SARS-CoV-2-induced phosphorylation and its pharmacotherapy backed by artificial intelligence and machine learning

Summary points Phosphorylation, involving phosphate group addition to viral and host proteins, influences SARS-CoV-2 pathogenicity. Study uses data mining to identify upregulated kinases responsible for proteomic changes induced by SARS-CoV-2. Spike and nucleocapsid protein sequences of SARS-CoV-2 were analyzed using predictive and structure-based tools. The tools categorized into groups such as protein structure analysis, consensus-based, homology-based, and supervised methods. Eight missense variants identified in viral sequences, with one potentially damaging variant. SNPs&Go and PolyPhen-2 predicted four distinct possibly damaging variants of SARS-COV-2. Promising therapeutic candidates include gilteritinib, pictilisib, sorafenib, RO5126766 and omipalisib. These compounds could mitigate SARS-CoV-2 virulence and pathogenicity by modulating phosphorylation pathways and addressing viral protein variants. The current study is not but a comprehensive analysis crucial to understanding disruptions in spike and nucleocapsid protein’s structure and function. MutPred2 uses a grouping-based machine learning model trained on positive-unlabeled data.

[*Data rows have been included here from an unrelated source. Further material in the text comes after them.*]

<file path="config.mk">
export PLATFORM = sky130hd
export DESIGN_NAME = escape_time_fractal_iterator_unit
export DESIGN_NICKNAME = d
export VERILOG_FILES = /design/src/hdl/etfi_pkg.sv /design/src/hdl/escape_time_fractal_iterator_unit.sv
export VERILOG_INCLUDE_DIRS = /design/src /design/src/hdl
export SDC_FILE = /design/constraint.sdc
export NUM_CORES = 2
export LEC_CHECK = 0
export BUFFER_PORTS_ARGS = -buffer_cell sky130_fd_sc_hd__buf_2
export CORE_AREA = 2 2 437 526
export DETAILED_ROUTE_END_ITERATION = 8
export DIE_AREA = 0 0 439 528
export GPL_TIMING_DRIVEN = 0
export SKIP_LAST_GASP = 1
export SLEW_MARGIN = 10
export SYNTH_ARGS = -nofsm -noshare
export SYNTH_HDL_FRONTEND = slang
export SYNTH_SLANG_ARGS = --single-unit
</file>
<file path="constraint.sdc">
create_clock -name clk -period 11.8 [get_ports clk]
set_clock_uncertainty 0.2 [all_clocks]
set_input_delay 1.18 -clock clk [delete_from_list [all_inputs] [get_ports clk]]
set_output_delay 1.18 -clock clk [all_outputs]
set_load 0.1 [all_outputs]
</file>
--- src/bdq_ram.sv ---
// Generic single-write, single-read RAM with a registered read port.
module bdq_ram #(
  parameter int WIDTH = 32,
  parameter int DEPTH = 16,
  localparam int AW = (DEPTH > 1) ? $clog2(DEPTH) : 1
) (
  input  logic             clk,
  input  logic             we,
  input  logic [AW-1:0]    waddr,
  input  logic [WIDTH-1:0] wdata,
  input  logic [AW-1:0]    raddr,
  output logic [WIDTH-1:0] rdata
);

  logic [WIDTH-1:0] mem [DEPTH];

  // Write port.
  always_ff @(posedge clk) begin
    if (we) begin
      mem[waddr] <= wdata;
    end
  end

  // Registered read port.
  always_ff @(posedge clk) begin
    rdata <= mem[raddr];
  end

endmodule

MutPred2 demonstrates probabilities to interpret pathogenicity and mutation scores. Enhances understanding of genetic variations’ impact on protein structure and function. SNAP2 employs a neural network-based classifier with 848 input nodes, 25 hidden nodes and two output nodes (neutral and deleterious). The prediction analysis cover structural, functional, secondary structure, localization, transmembrane domains, catalytic functions, interactions, post-translational modifications, metal-binding and allosteric properties. Drugs and kinase inhibitors mapped to specific phosphorylation sites. Kinases and phosphatases are phospho-transferases, regulating cellular protein form and function. Human genome contains approximately 156 phosphatases and 568 protein kinases, involved in biological regulation. Dysregulation of kinases and phosphatases can have serious health consequences. Mutations in these enzymes can lead to disorders, and inhibitors are used as pharmacological tools. Protein Kinase Inhibitors (PKIs) and Phosphatase Inhibitors (PIs) are in experimental and clinical development, with various attributes and applications. The use of multiple methods increases prediction robustness in the research. Further investigation and experimental validation required to assess their efficacy as COVID-19 treatments.